Seeking to reduce costs and increase efficiency, an East Coast hospital recently mapped the workflow of its radiology department.
The process recorded the movement of staff between stations and the time it took them to accomplish their duties as they took X-rays, developed films and distributed them to doctors.
After studying the spatial information recorded on the resulting map, the hospital reorganized the layout of the department, so that stations were situated more efficiently. The new layout enabled its radiology team to provide the same services faster and at about 70 percent of the prior cost.
Dating back as early as the 1850s, maps have helped to create the foundation of public health. Today, as mapping and related technologies have become more sophisticated, the spatial sciences have become even more vital to research and decision making.
The spatial sciences use geospatial technologies to map, model, analyze, and understand a wide range of geographical and social factors. These include the locations of people and their everyday activities such as the delivery of health and human services. The technology also maps the location and frequency of natural disasters and dynamic Earth processes such as erosion and plate tectonics.
To teach the next generation of public health professionals how to use spatial technologies, the Spatial Science Institute (SSI) at USC Dornsife and the USC Keck School of Medicine launched the GeoHealth track this Fall as part of USC Keck’s online Master of Public Health (MPH) degree.
This specialty is the first education collaboration of its kind. As a USC Dornsife track inside a USC Keck online degree, GeoHealth also represents USC’s first multi-school online collaboration, which combines the best of what two existing degree programs has to offer.

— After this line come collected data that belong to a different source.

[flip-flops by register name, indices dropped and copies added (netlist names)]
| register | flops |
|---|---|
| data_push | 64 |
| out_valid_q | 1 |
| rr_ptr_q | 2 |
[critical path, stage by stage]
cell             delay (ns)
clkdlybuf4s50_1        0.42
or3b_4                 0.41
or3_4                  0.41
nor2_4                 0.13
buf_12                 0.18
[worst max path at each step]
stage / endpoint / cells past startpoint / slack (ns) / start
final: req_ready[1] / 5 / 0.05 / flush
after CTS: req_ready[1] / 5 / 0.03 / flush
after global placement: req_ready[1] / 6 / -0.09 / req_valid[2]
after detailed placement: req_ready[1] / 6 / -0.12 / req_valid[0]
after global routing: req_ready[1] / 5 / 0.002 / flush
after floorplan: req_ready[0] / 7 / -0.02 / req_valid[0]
--- src/rtl/load_store_response_tracker.sv ---
// rtl/load_store_response_tracker.sv - issues LSQ transactions to data memory, tracks and aligns load responses for writeback
module load_store_response_tracker #(
    parameter int ID_W            = 3,
    parameter int MAX_OUTSTANDING = 4
) (
    input  logic            clk,
    input  logic            rst_n,
    input  logic            gc_issue_flush,
    input  logic            txn_valid,
    input  logic [31:0]     txn_addr,
    input  logic            txn_load,
    input  logic            txn_store,
    input  logic [3:0]      txn_be,
    input  logic [2:0]      txn_fn3,
    input  logic [31:0]     txn_data,
    input  logic [ID_W-1:0] txn_id,
    output logic            txn_accepted,
    output logic            mem_req_valid,
    input  logic            mem_req_ready,
    output logic [31:0]     mem_addr,
    output logic            mem_we,
    output logic [3:0]      mem_be,
    output logic [31:0]     mem_wdata,
    input  logic            mem_rsp_valid,
    input  logic [31:0]     mem_rsp_data,
    output logic            wb_valid,
    output logic [ID_W-1:0] wb_id,
    output logic [31:0]     wb_data,
    input  logic            wb_ack,
    output logic            unit_idle
);
    localparam int AW = (MAX_OUTSTANDING > 1) ? $clog2(MAX_OUTSTANDING) : 1;
    localparam int CW = $clog2(MAX_OUTSTANDING + 1);
    localparam logic [CW-1:0] MAX_CNT = CW'(MAX_OUTSTANDING);

    // Credit: loads issued and not yet written back or discarded
    logic [CW-1:0] inflight;
    logic [CW-1:0] inflight_next;

    // Per-load attributes, in request order
    logic [ID_W-1:0]            attr_id  [MAX_OUTSTANDING];
    logic [2:0]                 attr_fn3 [MAX_OUTSTANDING];
    logic [1:0]                 attr_off [MAX_OUTSTANDING];
    logic [MAX_OUTSTANDING-1:0] attr_keep;
    logic [AW-1:0]              attr_wr;
    logic [AW-1:0]              attr_rd;
    logic [CW-1:0]              attr_count;
    logic [CW-1:0]              attr_count_next;

    // Completed loads waiting for writeback
    logic [ID_W-1:0]            res_id   [MAX_OUTSTANDING];
    logic [31:0]                res_data [MAX_OUTSTANDING];
    logic [AW-1:0]              res_wr;
    logic [AW-1:0]              res_rd;
    logic [CW-1:0]              res_count;

    logic        load_accept;
    logic        rsp_pop;
    logic        rsp_keep;
    logic        rsp_drop;
    logic        wb_pop;
    logic [7:0]  rsp_byte;
    logic [15:0] rsp_half;
    logic [31:0] aligned;

    // Stores bypass the credit check; loads need a free slot
    assign mem_req_valid = rst_n & txn_valid & ~gc_issue_flush & (txn_store | (inflight < MAX_CNT));
    assign txn_accepted  = mem_req_valid & mem_req_ready;
    assign mem_addr      = txn_addr;
    assign mem_we        = txn_store;
    assign mem_be        = txn_be;
    assign mem_wdata     = txn_data;

    assign load_accept = txn_accepted & txn_load;
    // A response with nothing outstanding is ignored entirely
    assign rsp_pop     = mem_rsp_valid & (attr_count != '0);
    assign rsp_keep    = rsp_pop & attr_keep[attr_rd] & ~gc_issue_flush;
    assign rsp_drop    = rsp_pop & ~rsp_keep;

    assign wb_valid  = (res_count != '0);
    assign wb_pop    = wb_valid & wb_ack & ~gc_issue_flush;
    assign wb_id     = wb_valid ? res_id[res_rd] : '0;
    assign wb_data   = wb_valid ? res_data[res_rd] : '0;
    assign unit_idle = (attr_count == '0) & (res_count == '0);

    // Select and extend the loaded byte/halfword from the raw word
    always_comb begin
        rsp_byte = mem_rsp_data[{attr_off[attr_rd], 3'b000} +: 8];
        rsp_half = attr_off[attr_rd][1] ? mem_rsp_data[31:16] : mem_rsp_data[15:0];
        case (attr_fn3[attr_rd])
            3'b000:  aligned = {{24{rsp_byte[7]}}, rsp_byte};
            3'b100:  aligned = {24'd0, rsp_byte};
            3'b001:  aligned = {{16{rsp_half[15]}}, rsp_half};
            3'b101:  aligned = {16'd0, rsp_half};
            default: aligned = mem_rsp_data;
        endcase
    end

    // Next occupancy and credit; a flush leaves credit only for entries still awaiting data
    always_comb begin
        attr_count_next = attr_count + CW'(load_accept) - CW'(rsp_pop);
        if (gc_issue_flush) begin
            inflight_next = attr_count_next;
        end else begin
            inflight_next = inflight + CW'(load_accept) - CW'(wb_pop) - CW'(rsp_drop);
        end
    end

    // Pointers, counters and keep bits
    always_ff @(posedge clk or negedge rst_n) begin
        if (!rst_n) begin
            inflight   <= '0;
            attr_wr    <= '0;
            attr_rd    <= '0;
            attr_count <= '0;
            attr_keep  <= '0;
            res_wr     <= '0;
            res_rd     <= '0;
            res_count  <= '0;
        end else begin
            inflight   <= inflight_next;
            attr_count <= attr_count_next;
            if (load_accept) attr_wr <= attr_wr + AW'(1);
            if (rsp_pop)     attr_rd <= attr_rd + AW'(1);
            if (gc_issue_flush) begin
                attr_keep <= '0;
                res_wr    <= '0;
                res_rd    <= '0;
                res_count <= '0;
            end else begin
                if (load_accept) attr_keep[attr_wr] <= 1'b1;
                if (rsp_keep)    res_wr <= res_wr + AW'(1);
                if (wb_pop)      res_rd <= res_rd + AW'(1);
                res_count <= res_count + CW'(rsp_keep) - CW'(wb_pop);
            end
        end
    end

    // FIFO payload storage
    always_ff @(posedge clk) begin
        if (load_accept) begin
            attr_id[attr_wr]  <= txn_id;
            attr_fn3[attr_wr] <= txn_fn3;
            attr_off[attr_wr] <= txn_addr[1:0];
        end
        if (rsp_keep) begin
            res_id[res_wr]   <= attr_id[attr_rd];
            res_data[res_wr] <= aligned;
        end
    end

    // Memory must never return data that was not requested
    always_ff @(posedge clk) begin
        if (rst_n) begin
            assert (!(mem_rsp_valid && (attr_count == '0)));
        end
    end

endmodule

--- config.mk ---
export PLATFORM = sky130hd
export DESIGN_NAME = load_store_response_tracker
export DESIGN_NICKNAME = d
export VERILOG_FILES = /design/src/rtl/load_store_response_tracker.sv
export SDC_FILE = /design/constraint.sdc
export NUM_CORES = 1
export LEC_CHECK = 0
export CAP_MARGIN = 20
export CORE_ASPECT_RATIO = 2
export CORE_MARGIN = 2
export CORE_UTILIZATION = 46
export CTS_BUF_LIST = sky130_fd_sc_hd__clkbuf_16
export DETAILED_ROUTE_END_ITERATION = 16
export GPL_TIMING_DRIVEN = 0
export PLACE_DENSITY = 0.86
export RECOVER_POWER = 50
export SETUP_SLACK_MARGIN = 0.2
export SLEW_MARGIN = 20
export SYNTH_ARGS = -nofsm -noshare
export SYNTH_HDL_FRONTEND = slang
export SYNTH_SLANG_ARGS = --single-unit
--- constraint.sdc ---
create_clock -name clk -period 4.8 [get_ports clk]
set_input_delay 0.72 -clock clk [delete_from_list [all_inputs] [get_ports clk]]
set_output_delay 0.72 -clock clk [all_outputs]
set_load 0.05 [all_outputs]
$ cat src/rtl/fetch_unit.sv
// Instruction fetch stage: owns the PC, issues word fetches to a synchronous
// IMEM and buffers returned instructions in a small circular queue that feeds
// decode over a valid/ready handshake. A redirect flushes everything in flight.
module fetch_unit #(
    parameter logic [31:0] RESET_PC = 32'h0000_0000,
    parameter int unsigned DEPTH    = 4
) (
    input  logic        clk,
    input  logic        rst,
    output logic [31:0] PC_o,
    output logic        req_o,
    input  logic [31:0] ins_i,
    input  logic        redirect_i,
    input  logic [31:0] redirect_pc_i,
    output logic        valid_D,
    input  logic        ready_D,
    output logic [31:0] instr_D,
    output logic [31:0] pc_D,
    output logic [31:0] pc_plus4_D
);

    localparam int unsigned AW  = $clog2(DEPTH);
    localparam logic [31:0] NOP = 32'h0000_0013;

    logic [31:0]   pc_q, pc_d;
    logic          inflight_q, inflight_d;
    logic [31:0]   pc_inflight_q, pc_inflight_d;
    logic [AW-1:0] rd_ptr_q, rd_ptr_d;
    logic [AW-1:0] wr_ptr_q, wr_ptr_d;
    logic [AW:0]   count_q, count_d;

    logic [31:0]   instr_mem [DEPTH];
    logic [31:0]   pc_mem    [DEPTH];

    logic [AW+1:0] occupancy;
    logic          issue;
    logic          push;
    logic          pop;

    // Target low bits are dropped when the PC is reloaded.
    logic          unused_redirect_lsbs;
    assign unused_redirect_lsbs = ^redirect_pc_i[1:0];

    // Credit check counts queued entries plus the outstanding fetch; a pop in
    // the same cycle is deliberately not credited.
    assign occupancy = {1'b0, count_q} + {{(AW + 1){1'b0}}, inflight_q};
    assign issue     = !rst && !redirect_i && (occupancy < (AW + 2)'(DEPTH));

    // A redirect discards the response arriving in the same cycle.
    assign push      = inflight_q && !redirect_i;
    assign valid_D   = (count_q != '0) && !redirect_i;
    assign pop       = valid_D && ready_D;

    assign PC_o       = pc_q;
    assign req_o      = issue;
    assign pc_plus4_D = pc_D + 32'd4;

    // Head of queue toward decode; NOP at PC 0 when empty.
    always_comb begin
        instr_D = NOP;
        pc_D    = 32'h0;
        if (count_q != '0) begin
            instr_D = instr_mem[rd_ptr_q];
            pc_D    = pc_mem[rd_ptr_q];
        end
    end

    // Next-state for PC, in-flight tracking and queue pointers.
    always_comb begin
        pc_d          = pc_q;
        inflight_d    = 1'b0;
        pc_inflight_d = pc_inflight_q;
        rd_ptr_d      = rd_ptr_q;
        wr_ptr_d      = wr_ptr_q;
        count_d       = count_q;

        if (redirect_i) begin
            pc_d     = {redirect_pc_i[31:2], 2'b00};
            rd_ptr_d = '0;
            wr_ptr_d = '0;
            count_d  = '0;
        end else begin
            if (issue) begin
                pc_d          = pc_q + 32'd4;
                inflight_d    = 1'b1;
                pc_inflight_d = pc_q;
            end
            if (push) begin
                wr_ptr_d = wr_ptr_q + AW'(1);
            end
            if (pop) begin
                rd_ptr_d = rd_ptr_q + AW'(1);
            end
            unique case ({push, pop})
                2'b10:   count_d = count_q + (AW + 1)'(1);
                2'b01:   count_d = count_q - (AW + 1)'(1);
                default: count_d = count_q;
            endcase
        end
    end

    // Control state register with asynchronous reset.
    always_ff @(posedge clk or posedge rst) begin
        if (rst) begin
            pc_q          <= RESET_PC;
            inflight_q    <= 1'b0;
            pc_inflight_q <= 32'h0;
            rd_ptr_q      <= '0;
            wr_ptr_q      <= '0;
            count_q       <= '0;
        end else begin
            pc_q          <= pc_d;
            inflight_q    <= inflight_d;
            pc_inflight_q <= pc_inflight_d;
            rd_ptr_q      <= rd_ptr_d;
            wr_ptr_q      <= wr_ptr_d;
            count_q       <= count_d;
        end
    end

    // Queue storage; the count guards reads, so no reset is needed.
    always_ff @(posedge clk) begin
        if (push) begin
            instr_mem[wr_ptr_q] <= ins_i;
            pc_mem[wr_ptr_q]    <= pc_inflight_q;
        end
    end

endmodule

$ cat config.mk
export PLATFORM = sky130hd
export DESIGN_NAME = fetch_unit
export DESIGN_NICKNAME = d
export VERILOG_FILES = /design/src/rtl/fetch_unit.sv
export SDC_FILE = /design/constraint.sdc
export NUM_CORES = 1
export LEC_CHECK = 0
export BUFFER_PORTS_ARGS = -buffer_cell sky130_fd_sc_hd__buf_2
export CORE_MARGIN = 2
export CORE_UTILIZATION = 52
export DETAILED_ROUTE_END_ITERATION = 8
export PLACE_DENSITY = 0.77
export SYNTH_ARGS = -nofsm -noshare
export SYNTH_HDL_FRONTEND = slang
export SYNTH_SLANG_ARGS = --single-unit
$ cat constraint.sdc
create_clock -name clk -period 2.6 [get_ports clk]
set_input_delay 0.13 -clock clk [delete_from_list [all_inputs] [get_ports clk]]
set_output_delay 0.13 -clock clk [all_outputs]
set_load 0.02 [all_outputs]
### Word level (Yosys, flattened, before mapping)

Memories as Yosys holds them, arrays and structs flattened.
Cells that the tools add are included.

| storage, ports and cells | value |
|---|---|
| latch bits | 0 |
| bits in writable memories | 256 |
| logic and storage cells | 46 |
| register bits after elaboration | 72 |
| input port bits | 68 |
| output and inout bits | 130 |
| memories kept | 2 |
| bits in read-only memories | 0 |

Memories:

| name | words | width | rd ports | clocked after memory_dff | wr ports | RTL line | source |
|---|---|---|---|---|---|---|---|
| instr_mem | 4 | 32 | 1 | 0 | 1 | 32 | `logic [31:0] instr_mem [DEPTH];` |
| pc_mem | 4 | 32 | 1 | 0 | 1 | 33 | `logic [31:0] pc_mem [DEPTH];` |

| cells by class | value |
|---|---|
| shift-type cells | 0 |
| $add $sub $neg | 7 |
| multiply operators | 0 |
| reductions and logical operators | 13 |
| divide/modulo/power cells | 0 |
| muxes and demuxes | 14 |
| bitwise logic cells | 1 |
| equal/unequal tests | 2 |
| order comparisons | 1 |

Operators by type and width:

| operator | count |
|---|---|
| 2-to-1 mux 32 bit | 4 |
| adder 32 x 3 -> 32 bit (second input constant) | 2 |
| 2-to-1 mux 2 bit | 4 |
| case mux 3 bit (2 select lines) | 1 |
| nonzero test 2 bit | 3 |
| nonzero test 3 bit | 2 |
| logical AND 1 bit | 5 |
| adder 2 x 1 -> 2 bit (second input constant) | 2 |
| adder 3 x 1 -> 4 bit | 1 |
| < comparator 4 x 3 -> 1 bit (second input constant) | 1 |
| 2-to-1 mux 1 bit | 4 |
| adder 3 x 1 -> 3 bit (second input constant) | 1 |
| 2-to-1 mux 3 bit | 1 |
| subtractor 3 x 1 -> 3 bit (second input constant) | 1 |
| equality test 2 x 1 -> 1 bit (second input constant) | 1 |
| equality test 2 bit (second input constant) | 1 |
| zero test 1 bit | 2 |
| AND reduction 2 bit | 1 |
| inverter 1 bit | 1 |

### Logic depth before layout (Yosys ltp)

| depth | value |
|---|---|
| depth after elaboration | 6 |
| mapped depth | 13 |
| depth with buffers taken out | 9 |

### Least setup slack after synthesis

OpenSTA, ideal clock, no wires.

| timing | value |
|---|---|
| path type | register -> output |
| start point | reg rd_ptr_q[0] |
| end point | out pc_plus4_D[18] |
| required time | 2.470 ns |
| stages on the path, launching flop included | 12 |
| path slack | -0.482 ns |
| buffers on the path | 2 |
| data arrival time | 2.952 ns |
| cell sequence | dfrtp_1 -> buf_6 -> buf_12 -> mux4_1 -> nand2_1 -> inv_1 -> ha_1 -> and2_1 -> and3_1 -> and3_4 -> and3_1 -> xor2_1 |

| on the way | value |
|---|---|
| word-level cells in the longest chain between the ends | 3 |

RTL lines:

| item | RTL line | source |
|---|---|---|
| start, declared | 28 | `logic [AW-1:0] rd_ptr_q, rd_ptr_d;` |
| start signal, assigned | 115 | `rd_ptr_q <= rd_ptr_d;` |
| memory (4 x 32 bit) | n/a |  |
| 2-to-1 mux 32 bit | 62 | `if (count_q != '0) begin` |
| net pc_D[2] | 18 | `output logic [31:0] pc_D,` |
| adder 32 x 3 -> 32 bit | 56 | `assign pc_plus4_D = pc_D + 32'd4;` |
| end, declared | 19 | `output logic [31:0] pc_plus4_D` |

The timed path passes the listed nets, and every way through them passes these cells.

### Final worst setup path

| timing | value |
|---|---|
| start point | reg rd_ptr_q[1] |
| end point | out pc_plus4_D[17] |

| on the way | value |
|---|---|
| word-level cells in the longest chain between the ends | 3 |

RTL lines:

| item | RTL line |
|---|---|
| memory (4 x 32 bit) | n/a |
| 2-to-1 mux 32 bit | 62 |
| adder 32 x 3 -> 32 bit | 56 |

No other way between the ends.

==> flow_summary_export.csv <==
group,metric,value,unit
outcome,status,"finished with violations",
outcome,violations,"setup timing",
layout,fillerInstances,1614,
detailed_routing,via_per_inst,5.72,
clocking,clockRootBuffer,"clkbuf_16",
die,initial_core_util,52.6,%
synthesis,yosysWarningCount,0,
power_and_ir_drop,intPower,11900,uW
die,die_x,166,um
layout,drive_above_1_share,36.8,%
timing,period_share,118,%
global_routing,globalRoute.totalOverflow,0,
layout,fin_nets,1305,
setup_path,required,2.47,ns
setup_path,crit_path_top_delay_cell,"dfrtp_2",
timing,rsz0062_at_grt,"yes",
detailed_routing,drc,0,
clocking,numCtsBuffers,31,
synthesis,yosysSeqAreaShare,67.1,%
layout,multi_input_comb_area,4520,um2
synthesis,syn_area,13600,um2
synthesis,synth-edff-count,248,
global_routing,met2_usage,36.9,%
global_routing,track_usage,22.7,%
setup_path,cp.arrival,2.93,ns
clocking,clock_sinks,316,
place,place_area,15200,um2
synthesis,synth_seq_cells,316,
setup_path,r2r_cells,8,
place,io_buffers,189,
detailed_routing,vias,9092,
timing,max_freq,0.327,GHz
timing,worst_slew_pin_slew,1.06,ns
synthesis,synth_async_sr_flop_share,21.5,%
power_and_ir_drop,sw_frac_of_total,35.1,%
die,die_area,27500,um2
global_routing,grt_first_pass_wirelength,49700,um
synthesis,synth_top_area_cell,"edfxtp_1",
synthesis,yosys-top-cells-count,"248 x edfxtp_1, 156 x nand2_1, 68 x dfrtp_1",
timing,fin_skew,0.0111,ns
die,fp.dieH,166,um
clocking,cts_buffer_depth,3,
detailed_routing,firstDrtPassIters,7,
synthesis,netlist-cell-type-count,60,
die,core_area,25900,um2
global_routing,grt_pass1_vias,8890,
setup_path,r2r_end,"PC_o[18]",
place,dp_hpwl,19500,um
detailed_routing,wl_per_cell,21.4,um
place,gp_congestion,0.851,
timing,hold_ws,0.258,ns
timing,fin_crit,3.06,ns
detailed_routing,wl,33900,um
power_and_ir_drop,pwr-share-clk,24.2,%
synthesis,yosysMostFrequentCell,"edfxtp_1",
clocking,cts_max_level,1,
timing,setup_ws,-0.462,ns
power_and_ir_drop,irDropWorstVdd,0.000771,V
setup_path,worst-setup-path-type,"reg2out",
setup_path,r2r_setup_slack,0.29,ns
synthesis,syn_inst,906,
setup_path,path_cells,"buf_4 -> mux2i_1 -> nor4_4 -> o2111ai_4 -> nor3_4 -> buf_6 -> nand3_4 -> xnor2_2 -> buf_6",
die,num_rows,59,
layout,final_area,17800,um2
setup_path,end_kind,"primary output",
run,cap_violations,0,
synthesis,syn_avg_cell_area,15.1,um2
layout,area_growth,30.2,%
setup_path,cp_max_fo,8,
synthesis,synth_top_cell_area_share,54.6,%
setup_path,rr_startpoint,"PC_o[2]",
clocking,clkLatencyLatePin,0.55,ns
power_and_ir_drop,power.density,1030,nW/um2
worst_hold_path,hold_path.class,"in2async",
detailed_routing,final_antenna_net_count,0,
power_and_ir_drop,combPwrFrac,39.7,%
global_routing,antenna_found_initial,0,
global_routing,grtUsageMet1,32.5,%
setup_path,cp-start-kind,"flip-flop",
power_and_ir_drop,seqPwrFrac,36.1,%
place,pre_cts_slack,0.0223,ns
power_and_ir_drop,p_switching,6440,uW
timing,hold_violations,0,
clocking,clk_pin_slew,0.06,ns
layout,antennaDiodeCount,0,
timing,finalSetupViolCount,40,
global_routing,grt_use_met3,4.53,%
timing,slew_violations,0,
global_routing,grt_start_max_net_pins,63,
setup_path,cp_common_cell,"buf_6",
layout,seq_area,9150,um2
synthesis,synth_area_leaders,"edfxtp_1 55%, dfrtp_1 12%, mux4_2 6.3%",
detailed_routing,drt_iter0_drc,943,
power_and_ir_drop,leakage,0.00699,uW
synthesis,synth-main-ff-cell,"edfxtp_1",
clocking,cts_tree,"built",
setup_path,critPathMaxStageDelay,0.50,ns
timing,slew_headroom,29.0,%
global_routing,grt_busiest_layer,"met2",
die,ios,198,
## cell usage in the layout (no fill, tap or decap), types with 16 or more instances in the layout
master,instances
mux4_2,54
buf_2,155
buf_4,93
dlygate4sd3_1,65
and2_1,44
o21ai_0,28
nor2_1,28
clkbuf_16,32
buf_6,16
dfrtp_1,66
nand2_1,145
edfxtp_1,248
## final cells by class
cell class	instances	share of cell area, %
tap	335	2.36
clock inverter	17	1.03
sequential	316	51.5
multi-input combinational	523	25.5
timing repair buffer	342	14.6
clock buffer	40	4.67
inverter	16	0.352
## cells by family after synthesis
| kind of cell | Yosys count | synth area share (%) |
|---|---|---|
| AO/OA/AOI/OAI | 69 | 3.50 |
| XOR/XNOR | 35 | 2.25 |
| adder cells (fa/ha/maj) | 7 | 0.697 |
| buffers and inverters | 72 | 2.64 |
| flip-flops | 316 | 67.1 |
| multiplexers | 69 | 11.2 |
| other | 1 | 0.0275 |
| AND/OR/NAND/NOR | 337 | 12.6 |
## power by group through the flow
stage	registers (uW)	clock network [uW]	logic, uW
final	6620	4440	7290
after CTS	6600	4470	6580
after floorplan	6550	0	3890
after global routing	6680	4680	7680
after global placement	6630	0	5840
after detailed placement	6680	0	5910
## worst max-delay path, delay by kind of cell (launching register included)
kind | cells | cell delay [ns]
simple gates | 3 | 0.80
mux | 1 | 0.20
flops | 1 | 0.50
xor+xnor | 1 | 0.21
buf+inv | 3 | 0.48
compound gates | 1 | 0.18
## metrics by stage
stage	power (uW)	cells	util, %	setup TNS, ns
2_1_floorplan	10400	911	-	-0.142
3_3_place_gp	12500	1427	58.8	0
3_5_place_dp	12600	1427	58.8	0
4_1_cts	17600	1566	66.9	-9.39
5_1_grt	19000	1589	68.5	-15.50
6_report	18300	1589	68.5	-12.20
## worst max-delay path by stage
stage           startpoint             end  slack, ns  cells after the start
2_1_floorplan  rd_ptr_q[0]  pc_plus4_D[18]      -0.14                     11
3_3_place_gp   rd_ptr_q[0]  pc_plus4_D[31]       0.05                      8
3_5_place_dp   rd_ptr_q[0]  pc_plus4_D[31]       0.02                      8
4_1_cts        rd_ptr_q[0]  pc_plus4_D[18]      -0.43                      9
5_1_grt        rd_ptr_q[1]  pc_plus4_D[17]      -0.55                      9
6_report       rd_ptr_q[1]  pc_plus4_D[17]      -0.46                      9
## sequential cells by signal, summed over array words and instances (netlist names)
signal         flops
instr_mem        128
pc_mem           120
PC_o              30
pc_inflight_q     30
count_q            3
rd_ptr_q           2
wr_ptr_q           2
inflight_q         1
## per-layer routing
metal	wire length, um	part of all wire (%)
met2	16400	48
met4	741	2.2
met1	13800	41
met3	2940	8.7
met5	0	0
## repair_timing
item	in CTS	in global routing
resized for setup	77	67
buffers inserted	14	23
pin swaps	23	21
hold buffers	65	0
cloned	3	1
endpoints found under the hold margin	197	0
setup endpoints to repair	36	60
Note: power is estimated with default switching activity, not from simulation.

“Public health practice is relying more and more on the spatial sciences to better understand how geographic and social characteristics affect well-being and how spatial analytics can be deployed to improve and streamline the delivery of health services,” said John Wilson, professor of sociology at USC Dornsife.
Wilson also holds appointments in civil and environmental engineering, and computer science at USC Viterbi School of Engineering, and architecture at the USC School of Architecture.
“Many types of health problems start with exposure to air pollutants, bacteria or a virus,” said Wilson, director of SSI. “Fundamentally, this exposure is always expressed in terms of space and time.”
For example, long-term and sustained exposure to traffic pollution may increase the risk of developing certain cancers. “Location matters,” Wilson said, adding that when that is the case, geographic information systems (GIS) are a valuable aid.
GIS can help discover the root cause of disease — for example by mapping areas of exposure to potentially cancer-causing toxins. It can also help provide effective health services more cheaply, he noted.
“As big data is increasingly applied to health, it will allow us to discover whether we have the appropriate health care facilities in the right locations and open at the right times. For the first time, on multiple levels inside a hospital or system-wide, we’ll be able to ask really big questions that will have huge implications for the cost and quality of healthcare.”
Such questions might include evaluating the need for expensive and complicated technologies and services before committing to such an investment. Or something as simple as connecting individuals who have limited English language capabilities with language-appropriate medical or dental services.
By following the GeoHealth track, MPH students can develop the skills to use spatial analysis to explore how different geographical contexts can shape health outcomes, trends and inequalities. For instance, access to fresh fruit and vegetables, healthcare facilities, and clean air and water are likely to vary substantially across metropolitan regions and from one state, county or country to the next.
“The GeoHealth track will appeal to people who imagine a role for themselves in public health departments and who want to specialize in providing service and guidance to the public,” Wilson said.
The track can lead toward other careers such as research associate or analyst at a healthcare organization.
“Just about every federal, state and local health department already has a mapping interface,” Wilson said. “If they don’t, developing one will be near the top of their priority list. Somebody has to build, update and manage the data behind these Web maps, and that will create a considerable number of job opportunities in this field.
“We don’t have equal access to health facilities,” he said. “So mapping is a way of organizing, synthesizing and understanding what facilities are available and accessible. Then, the web map provides a visual way of communicating this information to large numbers of people.”
The program is built upon five foundation courses in public health, an elective and a practicum. These core courses focus on concepts such as health education and promotion, health services delivery in the United States, biostatistics, epidemiology, environmental health, and occupational health. In addition to the foundation courses, students will complete four concentration courses through SSI.
“By building and sustaining a GeoHealth track within USC Keck’s Master of Public Health degree, students will get the best USC has to offer in fundamental public health training and the spatial sciences,” Wilson said.